🤖 AI Summary
Current quantum high-performance computing systems lack effective fault-tolerance and recovery mechanisms, and conventional checkpointing approaches based on quantum state preservation are fundamentally hindered by the no-cloning theorem. This work proposes a novel algorithm-level fault-tolerance framework that reframes checkpointing and recovery as problems of control flow and algorithmic state management, thereby avoiding direct storage of quantum states. Instead, it leverages mid-circuit measurements, classical feedforward, and conditional operations in dynamic quantum circuits to efficiently capture and restore program execution states.
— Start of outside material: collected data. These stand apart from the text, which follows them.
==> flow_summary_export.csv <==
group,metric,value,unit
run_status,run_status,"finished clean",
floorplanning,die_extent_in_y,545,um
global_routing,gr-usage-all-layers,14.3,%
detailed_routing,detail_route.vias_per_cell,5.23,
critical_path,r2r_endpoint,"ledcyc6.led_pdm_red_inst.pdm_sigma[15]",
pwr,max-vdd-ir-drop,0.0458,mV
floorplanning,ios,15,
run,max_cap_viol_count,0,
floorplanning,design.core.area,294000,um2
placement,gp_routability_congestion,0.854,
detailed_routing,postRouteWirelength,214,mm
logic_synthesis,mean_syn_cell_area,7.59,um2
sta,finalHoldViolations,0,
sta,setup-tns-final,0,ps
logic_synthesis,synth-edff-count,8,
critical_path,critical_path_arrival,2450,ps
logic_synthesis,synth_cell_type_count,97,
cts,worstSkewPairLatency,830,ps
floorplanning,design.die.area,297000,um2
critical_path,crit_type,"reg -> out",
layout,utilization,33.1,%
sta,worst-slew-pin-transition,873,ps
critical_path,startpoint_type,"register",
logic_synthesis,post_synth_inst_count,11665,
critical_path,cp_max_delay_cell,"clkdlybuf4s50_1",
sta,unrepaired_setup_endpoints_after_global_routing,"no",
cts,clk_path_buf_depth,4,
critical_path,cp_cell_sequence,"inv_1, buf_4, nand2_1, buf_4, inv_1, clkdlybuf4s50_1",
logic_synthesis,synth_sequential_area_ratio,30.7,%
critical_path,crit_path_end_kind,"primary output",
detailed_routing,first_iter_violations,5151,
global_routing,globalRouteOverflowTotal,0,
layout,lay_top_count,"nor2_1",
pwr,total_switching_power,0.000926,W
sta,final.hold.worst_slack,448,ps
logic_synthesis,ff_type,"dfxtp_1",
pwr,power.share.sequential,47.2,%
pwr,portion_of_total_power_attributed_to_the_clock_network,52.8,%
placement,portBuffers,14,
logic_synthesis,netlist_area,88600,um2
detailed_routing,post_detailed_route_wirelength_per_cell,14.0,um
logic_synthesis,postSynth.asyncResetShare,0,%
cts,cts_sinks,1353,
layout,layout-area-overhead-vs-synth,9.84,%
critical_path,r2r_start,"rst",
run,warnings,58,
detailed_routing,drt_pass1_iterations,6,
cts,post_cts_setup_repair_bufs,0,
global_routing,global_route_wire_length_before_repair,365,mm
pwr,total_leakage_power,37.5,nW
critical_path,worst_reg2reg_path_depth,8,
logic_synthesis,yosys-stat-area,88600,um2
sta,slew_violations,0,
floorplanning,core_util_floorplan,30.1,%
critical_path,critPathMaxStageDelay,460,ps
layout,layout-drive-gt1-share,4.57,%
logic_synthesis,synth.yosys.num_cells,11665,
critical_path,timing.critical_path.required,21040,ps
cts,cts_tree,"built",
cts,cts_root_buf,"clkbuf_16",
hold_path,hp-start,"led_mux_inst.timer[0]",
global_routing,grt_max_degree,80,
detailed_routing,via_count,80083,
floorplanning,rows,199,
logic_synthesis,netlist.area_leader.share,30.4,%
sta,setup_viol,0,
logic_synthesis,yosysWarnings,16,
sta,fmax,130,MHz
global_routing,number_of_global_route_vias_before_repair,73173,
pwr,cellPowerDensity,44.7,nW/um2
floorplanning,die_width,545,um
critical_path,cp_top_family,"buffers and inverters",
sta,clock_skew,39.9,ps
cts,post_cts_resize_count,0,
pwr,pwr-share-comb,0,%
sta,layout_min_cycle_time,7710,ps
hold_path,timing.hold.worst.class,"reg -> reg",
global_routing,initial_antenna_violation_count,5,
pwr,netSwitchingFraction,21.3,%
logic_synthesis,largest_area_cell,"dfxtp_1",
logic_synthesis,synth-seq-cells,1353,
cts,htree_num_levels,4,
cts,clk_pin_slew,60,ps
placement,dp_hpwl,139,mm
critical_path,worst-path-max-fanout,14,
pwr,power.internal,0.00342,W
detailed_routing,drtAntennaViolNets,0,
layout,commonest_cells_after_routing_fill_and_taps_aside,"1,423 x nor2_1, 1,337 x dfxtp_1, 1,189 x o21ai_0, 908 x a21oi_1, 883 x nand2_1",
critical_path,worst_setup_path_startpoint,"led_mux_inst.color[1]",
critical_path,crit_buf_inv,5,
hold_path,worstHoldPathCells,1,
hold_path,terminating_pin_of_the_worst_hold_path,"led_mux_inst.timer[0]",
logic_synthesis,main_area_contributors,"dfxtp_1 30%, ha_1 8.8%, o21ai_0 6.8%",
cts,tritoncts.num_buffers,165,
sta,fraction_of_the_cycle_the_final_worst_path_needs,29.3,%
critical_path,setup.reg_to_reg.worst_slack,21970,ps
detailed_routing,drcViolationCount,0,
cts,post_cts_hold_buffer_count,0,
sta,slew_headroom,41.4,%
[./design.v]
`timescale 1ns / 1ps
module M216A_TopModule(
    input  wire [3:0]  in_i,     
    input  wire [15:0] in_f,     
    input  wire        clk,      
    input  wire        rst_n,    
    output wire [3:0]  out       
);
    reg [16:0] acc1;  
    wire       c1;
    wire [15:0] e1;
    assign c1 = acc1[16];       
    assign e1 = acc1[15:0];     
    always @(posedge clk or negedge rst_n) begin
        if (!rst_n) 
            acc1 <= 17'd0;
        else 
            acc1 <= e1 + in_f;  
    end
    reg [16:0] acc2;
    wire       c2;
    wire [15:0] e2;
    assign c2 = acc2[16];
    assign e2 = acc2[15:0];
    always @(posedge clk or negedge rst_n) begin
        if (!rst_n) 
            acc2 <= 17'd0;
        else 
            acc2 <= e2 + e1;  
    end
    reg [16:0] acc3;
    wire       c3;
    wire [15:0] e3;
    assign c3 = acc3[16];
    assign e3 = acc3[15:0];  
    always @(posedge clk or negedge rst_n) begin
        if (!rst_n) 
            acc3 <= 17'd0;
        else 
            acc3 <= e3 + e2;  
    end
    reg [3:0] in_i_d1, in_i_d2;
    always @(posedge clk or negedge rst_n) begin
        if (!rst_n) begin
            in_i_d1 <= 4'd0;
            in_i_d2 <= 4'd0;
        end else begin
            in_i_d1 <= in_i;
            in_i_d2 <= in_i_d1;
        end
    end
    reg c1_d1, c1_d2;
    always @(posedge clk or negedge rst_n) begin
        if (!rst_n) begin
            c1_d1 <= 1'b0;
            c1_d2 <= 1'b0;
        end else begin
            c1_d1 <= c1;
            c1_d2 <= c1_d1;
        end
    end
    reg c2_d1, c2_d2;
    always @(posedge clk or negedge rst_n) begin
        if (!rst_n) begin
            c2_d1 <= 1'b0;
            c2_d2 <= 1'b0;
        end else begin
            c2_d1 <= c2;
            c2_d2 <= c2_d1;
        end
    end
    reg c3_d1, c3_d2;
    always @(posedge clk or negedge rst_n) begin
        if (!rst_n) begin
            c3_d1 <= 1'b0;
            c3_d2 <= 1'b0;
        end else begin
            c3_d1 <= c3;
            c3_d2 <= c3_d1;
        end
    end
    wire signed [4:0] s_c1, s_c2, s_c3;
    assign s_c1 = {4'b0, c1_d2}; 
    assign s_c2 = {4'b0, c2_d1} - {4'b0, c2_d2};
    assign s_c3 = {4'b0, c3} - ({4'b0, c3_d1} <<< 1) + {4'b0, c3_d2};
    wire signed [4:0] out_f;
    assign out_f = s_c1 + s_c2 + s_c3;
    wire signed [5:0] final_sum;
    assign final_sum = {2'b0, in_i_d2} + out_f;  
    assign out = final_sum[3:0];
endmodule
The approach enables reliable interruption and resumption for representative iterative or staged quantum algorithms—including variational eigensolvers, the Quantum Approximate Optimization Algorithm (QAOA), and time-stepping simulations—significantly enhancing the reliability and restartability of quantum computational tasks.
📝 Abstract
In this work, we explore the design of the checkpointing and restoration for quantum HPC that leverages dynamic circuit technology to enable restartable and resilient quantum execution. Rather than attempting to checkpoint quantum states, our approach redefines checkpointing as a control flow and algorithmic state problem. By exploiting mid-circuit measurements, classical feed forward, and conditional execution supported by dynamic circuits, we capture sufficient program state to allow correct restoration of quantum workflows after interruption or failure. This design aligns naturally with iterative and staged quantum algorithms such as variational eigensolvers, quantum approximate optimization, and time-stepping methods commonly used in quantum simulation and scientific computing.